Popular Longing
The modern, post COVID feel of the word longing is different, isn’t it? A longing is now more than a want. Maybe even more than a need. Poet Natalie Shapero gets that.
Her Popular Longing poems are certainly as irreverent, as full of impish black humor, as any she has published before. But here, they are tinged with . . . something.
Take these lines from “Some Toxin” as an example:
“This is what we get. This is the penance
for extending and extending the human lifespan—
now some people live a hundred and twenty years,
but those years are increasingly spent being bombarded
with adorable profiles of the oldest people,
interviews about what keeps them ticking.

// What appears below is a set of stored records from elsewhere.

<file path="src/rtl/occupancy_counter_if.sv">
// ---------------------------------------------------------------------------
// occupancy_counter_if: sensor inputs and occupancy outputs of the parking-lot
// occupancy counter, bundled for connection between a sensor/gate side
// (master) and the counter itself (slave).
//   Se, Si     : raw external / internal gate sensors, 1 = vehicle present
//   Sc         : lot full (OCC == CAPACITY)
//   OCC        : current occupancy, CNT_W bits
//   ENTRY_EV   : one-cycle pulse per counted entry
//   EXIT_EV    : one-cycle pulse per counted exit
//   ERR        : one-cycle pulse on abort, overflow or underflow attempt
//   OCC_TENS / OCC_UNITS : BCD occupancy, present only with OCC_BCD_OUT_EN
// ---------------------------------------------------------------------------
interface occupancy_counter_if #(
  parameter int unsigned CNT_W = 4
);
  logic             Se;
  logic             Si;
  logic             Sc;
  logic [CNT_W-1:0] OCC;
  logic             ENTRY_EV;
  logic             EXIT_EV;
  logic             ERR;
`ifdef OCC_BCD_OUT_EN
  logic [3:0]       OCC_TENS;
  logic [3:0]       OCC_UNITS;

  modport master (
    output Se, Si,
    input  Sc, OCC, ENTRY_EV, EXIT_EV, ERR, OCC_TENS, OCC_UNITS
  );

  modport slave (
    input  Se, Si,
    output Sc, OCC, ENTRY_EV, EXIT_EV, ERR, OCC_TENS, OCC_UNITS
  );
`else
  modport master (
    output Se, Si,
    input  Sc, OCC, ENTRY_EV, EXIT_EV, ERR
  );

  modport slave (
    input  Se, Si,
    output Sc, OCC, ENTRY_EV, EXIT_EV, ERR
  );
`endif
endinterface

</file>
<file path="src/rtl/occupancy_counter.sv">
// ---------------------------------------------------------------------------
// occupancy_counter: counts vehicles inside a parking lot from the order in
// which the external (Se) and internal (Si) sensors see them, and raises the
// lot-full flag Sc for the downstream gate controller.
//   Entry : Se -> both -> Si -> none.   Exit : Si -> both -> Se -> none.
// Ports
//   CLK_P : divided FSM clock, all state changes on its rising edge
//   RST   : asynchronous active-high reset
//   bus   : occupancy_counter_if.slave
//             in  Se, Si            raw sensors (synchronised internally)
//             out Sc, OCC           registered full flag and occupancy
//             out ENTRY_EV, EXIT_EV one-cycle count pulses
//             out ERR               one-cycle abort / overflow / underflow
//             out OCC_TENS, OCC_UNITS  BCD occupancy (OCC_BCD_OUT_EN only)
// Optional feature macro: OCC_BCD_OUT_EN (adds registered BCD outputs).
// ---------------------------------------------------------------------------
module occupancy_counter #(
  parameter int unsigned CAPACITY    = 15,
  parameter int unsigned CNT_W       = 4,
  parameter int unsigned TIMEOUT_CYC = 2000,
  parameter int unsigned TMR_W       = 11
) (
  input  logic               CLK_P,
  input  logic               RST,
  occupancy_counter_if.slave bus
);

  localparam logic [CNT_W-1:0] CAP_V    = CNT_W'(CAPACITY);
  localparam logic [TMR_W-1:0] TMR_LAST = TMR_W'(TIMEOUT_CYC - 1);

  typedef enum logic [2:0] {
    S_IDLE,
    S_EN1,
    S_EN2,
    S_EN3,
    S_EX1,
    S_EX2,
    S_EX3,
    S_ABORT
  } state_e;

  // Sensor synchronisers
  logic se_meta_q, se_sync_q;
  logic si_meta_q, si_sync_q;

  state_e           state_q, state_d;
  logic [TMR_W-1:0] timer_q, timer_d;
  logic [CNT_W-1:0] occ_q, occ_d;
  logic             sc_q, sc_d;
  logic             entry_ev_q, entry_ev_d;
  logic             exit_ev_q, exit_ev_d;
  logic             err_q, err_d;

  // 2-FF synchronisers; the FSM only ever sees se_sync_q / si_sync_q
  always_ff @(posedge CLK_P or posedge RST) begin
    if (RST) begin
      se_meta_q <= 1'b0;
      se_sync_q <= 1'b0;
      si_meta_q <= 1'b0;
      si_sync_q <= 1'b0;
    end else begin
      se_meta_q <= bus.Se;
      se_sync_q <= se_meta_q;
      si_meta_q <= bus.Si;
      si_sync_q <= si_meta_q;
    end
  end

  // State, timer and output registers
  always_ff @(posedge CLK_P or posedge RST) begin
    if (RST) begin
      state_q    <= S_IDLE;
      timer_q    <= '0;
      occ_q      <= '0;
      sc_q       <= 1'b0;
      entry_ev_q <= 1'b0;
      exit_ev_q  <= 1'b0;
      err_q      <= 1'b0;
    end else begin
      state_q    <= state_d;
      timer_q    <= timer_d;
      occ_q      <= occ_d;
      sc_q       <= sc_d;
      entry_ev_q <= entry_ev_d;
      exit_ev_q  <= exit_ev_d;
      err_q      <= err_d;
    end
  end

  // Next-state, timeout, commit and output decode
  logic [1:0] pat;
  state_e     pat_next;
  logic       commit_entry;
  logic       commit_exit;
  logic       tracking;
  logic       timeout;

  always_comb begin
    pat          = {se_sync_q, si_sync_q};
    pat_next     = state_q;
    commit_entry = 1'b0;
    commit_exit  = 1'b0;
    state_d      = state_q;
    timer_d      = timer_q;
    occ_d        = occ_q;
    sc_d         = sc_q;
    entry_ev_d   = 1'b0;
    exit_ev_d    = 1'b0;
    err_d        = 1'b0;

    // Pattern-driven transition table
    case (state_q)
      S_IDLE: begin
        case (pat)
          2'b10:   pat_next = S_EN1;
          2'b01:   pat_next = S_EX1;
          2'b11:   pat_next = S_ABORT;
          default: pat_next = S_IDLE;
        endcase
      end
      S_EN1: begin
        case (pat)
          2'b11:   pat_next = S_EN2;
          2'b00:   pat_next = S_IDLE;
          2'b01:   pat_next = S_EN3;
          default: pat_next = S_EN1;
        endcase
      end
      S_EN2: begin
        case (pat)
          2'b01:   pat_next = S_EN3;
          2'b10:   pat_next = S_EN1;
          2'b00:   pat_next = S_ABORT;
          default: pat_next = S_EN2;
        endcase
      end
      S_EN3: begin
        case (pat)
          2'b00: begin
            pat_next     = S_IDLE;
            commit_entry = 1'b1;
          end
          2'b11:   pat_next = S_EN2;
          2'b10:   pat_next = S_ABORT;
          default: pat_next = S_EN3;
        endcase
      end
      S_EX1: begin
        case (pat)
          2'b11:   pat_next = S_EX2;
          2'b00:   pat_next = S_IDLE;
          2'b10:   pat_next = S_EX3;
          default: pat_next = S_EX1;
        endcase
      end
      S_EX2: begin
        case (pat)
          2'b10:   pat_next = S_EX3;
          2'b01:   pat_next = S_EX1;
          2'b00:   pat_next = S_ABORT;
          default: pat_next = S_EX2;
        endcase
      end
      S_EX3: begin
        case (pat)
          2'b00: begin
            pat_next    = S_IDLE;
            commit_exit = 1'b1;
          end
          2'b11:   pat_next = S_EX2;
          2'b01:   pat_next = S_ABORT;
          default: pat_next = S_EX3;
        endcase
      end
      S_ABORT: begin
        pat_next = (pat == 2'b00) ? S_IDLE : S_ABORT;
      end
      default: pat_next = S_IDLE;
    endcase

    // Timeout overrides whatever the pattern asked for, including a commit
    tracking = (state_q != S_IDLE) && (state_q != S_ABORT);
    timeout  = tracking && (timer_q == TMR_LAST);
    if (timeout) begin
      state_d      = S_ABORT;
      commit_entry = 1'b0;
      commit_exit  = 1'b0;
    end else begin
      state_d = pat_next;
    end

    if ((state_d != state_q) || !tracking) begin
      timer_d = '0;
    end else begin
      timer_d = timer_q + TMR_W'(1);
    end

    // ERR on entry into ABORT only, not while waiting there
    if ((state_d == S_ABORT) && (state_q != S_ABORT)) begin
      err_d = 1'b1;
    end

    // Saturating commits: a forced entry when full or an exit when empty is an error
    if (commit_entry) begin
      if (occ_q < CAP_V) begin
        occ_d      = occ_q + CNT_W'(1);
        entry_ev_d = 1'b1;
      end else begin
        err_d = 1'b1;
      end
    end
    if (commit_exit) begin
      if (occ_q != '0) begin
        occ_d     = occ_q - CNT_W'(1);
        exit_ev_d = 1'b1;
      end else begin
        err_d = 1'b1;
      end
    end

    sc_d = (occ_d == CAP_V);
  end

  assign bus.Sc       = sc_q;
  assign bus.OCC      = occ_q;
  assign bus.ENTRY_EV = entry_ev_q;
  assign bus.EXIT_EV  = exit_ev_q;
  assign bus.ERR      = err_q;

`ifdef OCC_BCD_OUT_EN
  // BCD copy of the occupancy, registered from occ_d so it tracks OCC exactly
  logic [3:0]  occ_tens_q, occ_tens_d;
  logic [3:0]  occ_units_q, occ_units_d;
  int unsigned occ_val;

  always_comb begin
    occ_val     = 32'(occ_d);
    occ_tens_d  = 4'(occ_val / 32'd10);
    occ_units_d = 4'(occ_val % 32'd10);
  end

  always_ff @(posedge CLK_P or posedge RST) begin
    if (RST) begin
      occ_tens_q  <= 4'd0;
      occ_units_q <= 4'd0;
    end else begin
      occ_tens_q  <= occ_tens_d;
      occ_units_q <= occ_units_d;
    end
  end

  assign bus.OCC_TENS  = occ_tens_q;
  assign bus.OCC_UNITS = occ_units_q;
`endif

endmodule

</file>
<file path="src/flat_wrapper.sv">
// flat-port wrapper written by rule: the top's interface ports become plain ports
module occupancy_counter_flat 
#(
  parameter int unsigned CAPACITY    = 15,
  parameter int unsigned CNT_W       = 4,
  parameter int unsigned TIMEOUT_CYC = 2000,
  parameter int unsigned TMR_W       = 11
)
  (CLK_P, RST, bus_Se, bus_Si, bus_Sc, bus_OCC, bus_ENTRY_EV, bus_EXIT_EV, bus_ERR);
  occupancy_counter_if #(.CNT_W(CNT_W)) bus_i ();
  input  logic CLK_P;
  input  logic RST;
  input wire logic [$bits(bus_i.Se)-1:0] bus_Se;
  input wire logic [$bits(bus_i.Si)-1:0] bus_Si;
  output wire logic [$bits(bus_i.Sc)-1:0] bus_Sc;
  output wire logic [$bits(bus_i.OCC)-1:0] bus_OCC;
  output wire logic [$bits(bus_i.ENTRY_EV)-1:0] bus_ENTRY_EV;
  output wire logic [$bits(bus_i.EXIT_EV)-1:0] bus_EXIT_EV;
  output wire logic [$bits(bus_i.ERR)-1:0] bus_ERR;
  assign bus_i.Se = bus_Se;
  assign bus_i.Si = bus_Si;
  assign bus_Sc = bus_i.Sc;
  assign bus_OCC = bus_i.OCC;
  assign bus_ENTRY_EV = bus_i.ENTRY_EV;
  assign bus_EXIT_EV = bus_i.EXIT_EV;
  assign bus_ERR = bus_i.ERR;
  occupancy_counter #(.CAPACITY(CAPACITY), .CNT_W(CNT_W), .TIMEOUT_CYC(TIMEOUT_CYC), .TMR_W(TMR_W)) u_core (.CLK_P(CLK_P), .RST(RST), .bus(bus_i));
endmodule
</file>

The secret is always some toxin, like bacon or vodka,
And the joke that ensues is always the same:
THE CHEMICALS PRESERVE HIM. That’s all fine
but just once I would like to uncrumple the Metro Section
and find that the key to long life is rage and trauma,
that bitterness girds the organs in equal measure.”
One gets the sense, incorrectly, that Shapero is tired of the joke, that her usual delight at the clever turn of phrase that fits the humor, and the line, just right, has succumbed like the rest of us, remaining mostly black, if not less beautiful for it. It would be okay, were it so. That is the job of poets, we suppose, to absorb the unspeakable and return it to us later, once they have found the words for it.

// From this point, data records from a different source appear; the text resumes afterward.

$ cat src/rtl/ram_pkg.sv
// Shared definitions for the clearable dual-port RAM.
// Contents: clear-sequencer state encoding, and the byte-enable merge helper
// used by both the array write path and the write-first read bypass.
package ram_pkg;

  // State encoding of the clear sequencer.
  localparam logic ST_CLEAR = 1'b0;
  localparam logic ST_IDLE  = 1'b1;

  typedef enum logic {
    SEQ_CLEAR = ST_CLEAR,
    SEQ_IDLE  = ST_IDLE
  } seq_state_e;

  // be_merge operates on a fixed maximum width so that one function serves
  // every instance; callers zero-extend their operands and truncate the result.
  localparam int MAX_WIDTH = 512;
  localparam int MAX_BE    = MAX_WIDTH / 8;

  // Returns old_word with byte k replaced by new_word's byte k where be[k] = 1.
  function automatic logic [MAX_WIDTH-1:0] be_merge(
    input logic [MAX_WIDTH-1:0] old_word,
    input logic [MAX_WIDTH-1:0] new_word,
    input logic [MAX_BE-1:0]    be
  );
    logic [MAX_WIDTH-1:0] res;
    res = old_word;
    for (int k = 0; k < MAX_BE; k++) begin
      if (be[k]) begin
        res[8*k +: 8] = new_word[8*k +: 8];
      end
    end
    return res;
  endfunction

endpackage

$ cat src/rtl/ram_clr_seq.sv
// Clear sequencer: sweeps addresses 0..DEPTH-1 once after reset or on clr.
// Ports: clk, rst (sync, active-high), clr (start/restart request);
//        busy (sweep running), clr_addr / clr_we (array write strobe for the sweep).
module ram_clr_seq
  import ram_pkg::*;
#(
  parameter int DEPTH     = 16,
  parameter int DEPTH_LOG = $clog2(DEPTH)
) (
  input  logic                 clk,
  input  logic                 rst,
  input  logic                 clr,
  output logic                 busy,
  output logic [DEPTH_LOG-1:0] clr_addr,
  output logic                 clr_we
);

  localparam logic [DEPTH_LOG-1:0] LAST_ADDR = DEPTH_LOG'(DEPTH - 1);

  seq_state_e           state;
  logic [DEPTH_LOG-1:0] cnt;

  // rst beats clr; clr restarts the sweep from address 0 in either state.
  always_ff @(posedge clk) begin
    if (rst) begin
      state <= SEQ_CLEAR;
      cnt   <= '0;
    end else if (clr) begin
      state <= SEQ_CLEAR;
      cnt   <= '0;
    end else begin
      case (state)
        SEQ_CLEAR: begin
          if (cnt == LAST_ADDR) begin
            // Last word written on this edge; park the counter at 0 so a
            // non-power-of-two depth never leaves it pointing past the array.
            state <= SEQ_IDLE;
            cnt   <= '0;
          end else begin
            cnt <= cnt + DEPTH_LOG'(1);
          end
        end
        default: begin
          state <= SEQ_IDLE;
          cnt   <= '0;
        end
      endcase
    end
  end

  // Every CLEAR cycle writes one word, so busy and the write strobe coincide.
  assign busy     = (state == SEQ_CLEAR);
  assign clr_we   = (state == SEQ_CLEAR);
  assign clr_addr = cnt;

endmodule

There are these lines in “Fake Sick”:
“The past is the same as anything else—we built it
And now we can’t kill it. We keep lurching
at it with the scoring ax and connecting
with the walls instead. That punishing season—
the hall’s light hiss, the door off its hinge—
I’m ready to stop remembering. The trouble is
there’s nobody else who can do it. A memory”
Feel the resignation? The “it is what it is” 2020 left us with?
All this is not to say Popular Longing isn’t funny. It is. Very much so. It’s just a wryer wit, a wiser sense of humor, all of it still very precise, the math and the music present in every poem of this collection arriving at the tail end of so much absurd uncertainty.
Take this from “Have at It,” a poem that begins like an office joke, the kind that ends with you, and a somewhat present sense of discomfort. You, after reading it, the person who wishes this joke and you had nothing to do with each other, that you weren’t the person so in on this joke from your life.
“When you work here for ten years, you get
a blanket. The blanket has their name on it,
not yours. I am conducting an anecdotal
survey of longtime employees, and I have yet
to find one person who uses the thing
to keep warm. M reported placing it
between her children and the dirt
before they all sat down to a meal outside.
S recounted how she’d wrestled it out
of a half-stuck bureau drawer to wrap
her beagle’s body after he died.”
There it is. The music. The tight, gorgeous verse despite the image, or even more so with the help of it. It’s par for the enjoyable course, all 39 poems in the collection, from the initial “Man at His bath,” which includes the line,
“in 1884: some twenty-first-century bitch in Boston
Catching a glimpse of a framed reproduction:
To the final lines of the final poem, titled Pennsylvania:
“I’ve since ceased my believing in death—
there’s no such thing.
There’s only a kind of brownout
The whole of the globe turning
off for a moment, then shuddering
back, the same as it was,
except one person short.
And then before long, an utter new
person is born. Somebody worse.”
And yes, it can be dry. Make you think a little too much. But there’s the rub. You don’t have to, can afford to read these poems, smile and say “how true” or even laugh. Let Poet Shapero record her beautiful, thoughtful lines for later, when you are less sad, can read them, quietly say, “wow.”